- [Work to be completed]:
Reproduce exactly the lines below, from the first through the one containing "- Against v35, clock", and nothing more.

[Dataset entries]

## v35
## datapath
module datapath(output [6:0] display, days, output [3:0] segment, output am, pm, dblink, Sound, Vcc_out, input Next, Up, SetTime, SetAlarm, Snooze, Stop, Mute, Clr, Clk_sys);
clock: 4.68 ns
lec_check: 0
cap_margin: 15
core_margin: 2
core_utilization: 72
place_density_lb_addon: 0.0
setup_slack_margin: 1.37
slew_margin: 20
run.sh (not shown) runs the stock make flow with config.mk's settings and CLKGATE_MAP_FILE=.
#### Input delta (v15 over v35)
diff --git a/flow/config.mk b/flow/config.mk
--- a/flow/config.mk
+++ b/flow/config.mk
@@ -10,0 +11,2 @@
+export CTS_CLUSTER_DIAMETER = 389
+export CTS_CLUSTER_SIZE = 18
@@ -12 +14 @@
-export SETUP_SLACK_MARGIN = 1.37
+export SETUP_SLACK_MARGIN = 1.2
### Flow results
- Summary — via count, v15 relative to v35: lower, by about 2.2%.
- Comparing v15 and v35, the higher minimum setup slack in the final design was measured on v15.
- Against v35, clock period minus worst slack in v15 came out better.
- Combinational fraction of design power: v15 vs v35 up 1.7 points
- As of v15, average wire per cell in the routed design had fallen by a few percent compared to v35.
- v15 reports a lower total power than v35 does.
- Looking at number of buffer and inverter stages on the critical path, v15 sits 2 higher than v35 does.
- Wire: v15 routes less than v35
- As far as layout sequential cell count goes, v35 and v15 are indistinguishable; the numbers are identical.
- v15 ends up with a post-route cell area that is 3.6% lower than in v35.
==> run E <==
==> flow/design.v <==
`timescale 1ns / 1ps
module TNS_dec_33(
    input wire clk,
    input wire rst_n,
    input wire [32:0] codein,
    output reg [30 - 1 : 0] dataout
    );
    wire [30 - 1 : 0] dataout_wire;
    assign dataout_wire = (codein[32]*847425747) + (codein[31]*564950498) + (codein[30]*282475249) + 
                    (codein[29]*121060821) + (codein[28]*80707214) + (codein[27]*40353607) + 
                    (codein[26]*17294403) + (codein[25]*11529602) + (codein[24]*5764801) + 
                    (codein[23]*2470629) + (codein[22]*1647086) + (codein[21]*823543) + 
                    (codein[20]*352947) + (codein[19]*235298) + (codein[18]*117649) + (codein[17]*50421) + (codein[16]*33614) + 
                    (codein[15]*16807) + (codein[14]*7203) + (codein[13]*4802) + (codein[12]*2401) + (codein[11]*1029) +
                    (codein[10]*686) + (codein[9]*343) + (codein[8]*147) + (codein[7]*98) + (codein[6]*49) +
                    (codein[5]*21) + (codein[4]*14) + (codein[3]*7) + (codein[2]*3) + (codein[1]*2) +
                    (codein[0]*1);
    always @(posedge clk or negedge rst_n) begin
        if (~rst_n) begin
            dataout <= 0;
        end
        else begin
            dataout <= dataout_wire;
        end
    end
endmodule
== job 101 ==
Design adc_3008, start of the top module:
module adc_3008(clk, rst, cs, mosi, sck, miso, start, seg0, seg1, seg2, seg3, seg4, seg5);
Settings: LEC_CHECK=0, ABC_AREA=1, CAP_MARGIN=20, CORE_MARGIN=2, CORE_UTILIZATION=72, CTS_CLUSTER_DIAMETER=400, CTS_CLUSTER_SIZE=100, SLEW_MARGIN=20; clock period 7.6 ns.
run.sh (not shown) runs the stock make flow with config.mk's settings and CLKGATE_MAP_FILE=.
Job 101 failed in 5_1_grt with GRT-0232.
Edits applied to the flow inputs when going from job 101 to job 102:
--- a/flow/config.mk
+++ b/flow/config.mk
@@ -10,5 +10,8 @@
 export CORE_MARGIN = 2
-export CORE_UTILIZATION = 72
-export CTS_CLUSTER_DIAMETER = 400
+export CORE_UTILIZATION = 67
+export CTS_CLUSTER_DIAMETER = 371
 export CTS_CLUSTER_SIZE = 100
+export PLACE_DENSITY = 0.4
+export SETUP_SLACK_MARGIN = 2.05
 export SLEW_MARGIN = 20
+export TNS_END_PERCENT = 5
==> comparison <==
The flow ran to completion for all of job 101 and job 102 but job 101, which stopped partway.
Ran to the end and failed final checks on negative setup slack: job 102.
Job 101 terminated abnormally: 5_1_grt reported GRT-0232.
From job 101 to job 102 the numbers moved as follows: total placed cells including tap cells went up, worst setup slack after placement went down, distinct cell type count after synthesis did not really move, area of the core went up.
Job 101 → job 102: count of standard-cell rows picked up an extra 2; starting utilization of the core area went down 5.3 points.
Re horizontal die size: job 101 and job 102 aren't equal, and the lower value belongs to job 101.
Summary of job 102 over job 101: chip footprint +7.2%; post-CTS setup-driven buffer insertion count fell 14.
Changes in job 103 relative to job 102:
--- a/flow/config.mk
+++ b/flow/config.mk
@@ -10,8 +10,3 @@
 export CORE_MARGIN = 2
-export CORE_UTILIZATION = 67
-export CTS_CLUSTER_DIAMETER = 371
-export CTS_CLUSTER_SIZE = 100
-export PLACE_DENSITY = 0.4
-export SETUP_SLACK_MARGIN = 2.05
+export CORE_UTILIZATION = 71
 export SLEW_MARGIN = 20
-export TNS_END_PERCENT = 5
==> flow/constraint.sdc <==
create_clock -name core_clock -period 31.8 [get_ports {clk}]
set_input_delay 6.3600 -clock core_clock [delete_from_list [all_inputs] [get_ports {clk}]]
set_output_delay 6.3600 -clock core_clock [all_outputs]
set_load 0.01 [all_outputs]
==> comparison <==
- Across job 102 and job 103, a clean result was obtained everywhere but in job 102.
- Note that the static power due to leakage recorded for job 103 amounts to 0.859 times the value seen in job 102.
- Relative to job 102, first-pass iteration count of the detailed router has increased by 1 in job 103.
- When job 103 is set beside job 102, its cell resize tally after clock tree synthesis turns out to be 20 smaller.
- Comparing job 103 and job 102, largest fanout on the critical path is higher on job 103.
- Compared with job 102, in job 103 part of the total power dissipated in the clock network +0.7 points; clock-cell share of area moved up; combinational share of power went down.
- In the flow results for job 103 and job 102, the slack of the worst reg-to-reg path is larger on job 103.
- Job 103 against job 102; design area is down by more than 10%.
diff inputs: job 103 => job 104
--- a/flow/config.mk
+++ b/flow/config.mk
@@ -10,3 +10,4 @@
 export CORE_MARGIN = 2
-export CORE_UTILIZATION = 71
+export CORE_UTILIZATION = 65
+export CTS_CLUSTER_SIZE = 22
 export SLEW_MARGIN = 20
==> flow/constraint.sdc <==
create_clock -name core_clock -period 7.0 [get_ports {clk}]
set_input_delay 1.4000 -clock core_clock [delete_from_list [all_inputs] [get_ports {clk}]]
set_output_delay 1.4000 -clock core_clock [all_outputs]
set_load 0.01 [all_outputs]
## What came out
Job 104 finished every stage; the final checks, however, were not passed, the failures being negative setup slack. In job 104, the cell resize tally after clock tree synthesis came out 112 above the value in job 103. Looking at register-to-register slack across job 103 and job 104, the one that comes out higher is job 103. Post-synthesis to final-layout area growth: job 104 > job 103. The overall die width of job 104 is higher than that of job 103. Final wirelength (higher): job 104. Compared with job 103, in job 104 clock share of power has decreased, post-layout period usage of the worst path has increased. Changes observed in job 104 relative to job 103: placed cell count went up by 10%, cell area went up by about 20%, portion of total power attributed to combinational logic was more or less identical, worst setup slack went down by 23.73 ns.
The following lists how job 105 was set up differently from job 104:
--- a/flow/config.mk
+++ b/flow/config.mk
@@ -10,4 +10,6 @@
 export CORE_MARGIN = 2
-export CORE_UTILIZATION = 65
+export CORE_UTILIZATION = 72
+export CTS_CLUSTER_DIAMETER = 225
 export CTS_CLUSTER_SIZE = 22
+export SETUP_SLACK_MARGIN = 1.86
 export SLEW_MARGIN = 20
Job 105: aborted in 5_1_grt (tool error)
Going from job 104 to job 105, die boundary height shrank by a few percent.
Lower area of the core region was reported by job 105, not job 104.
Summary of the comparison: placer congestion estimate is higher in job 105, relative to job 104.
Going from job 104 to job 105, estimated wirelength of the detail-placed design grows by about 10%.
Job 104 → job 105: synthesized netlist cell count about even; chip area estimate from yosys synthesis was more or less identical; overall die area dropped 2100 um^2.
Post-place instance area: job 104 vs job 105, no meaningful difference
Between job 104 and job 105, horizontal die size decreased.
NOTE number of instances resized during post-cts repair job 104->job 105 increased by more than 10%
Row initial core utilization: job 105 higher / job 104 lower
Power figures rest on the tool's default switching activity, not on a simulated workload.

- [Written solution]:
## v35
## datapath
module datapath(output [6:0] display, days, output [3:0] segment, output am, pm, dblink, Sound, Vcc_out, input Next, Up, SetTime, SetAlarm, Snooze, Stop, Mute, Clr, Clk_sys);
clock: 4.68 ns
lec_check: 0
cap_margin: 15
core_margin: 2
core_utilization: 72
place_density_lb_addon: 0.0
setup_slack_margin: 1.37
slew_margin: 20
run.sh (not shown) runs the stock make flow with config.mk's settings and CLKGATE_MAP_FILE=.
#### Input delta (v15 over v35)
diff --git a/flow/config.mk b/flow/config.mk
--- a/flow/config.mk
+++ b/flow/config.mk
@@ -10,0 +11,2 @@
+export CTS_CLUSTER_DIAMETER = 389
+export CTS_CLUSTER_SIZE = 18
@@ -12 +14 @@
-export SETUP_SLACK_MARGIN = 1.37
+export SETUP_SLACK_MARGIN = 1.2
### Flow results
- Summary — via count, v15 relative to v35: lower, by about 2.2%.
- Comparing v15 and v35, the higher minimum setup slack in the final design was measured on v15.
- Against v35, clock period minus worst slack in v15 came out better.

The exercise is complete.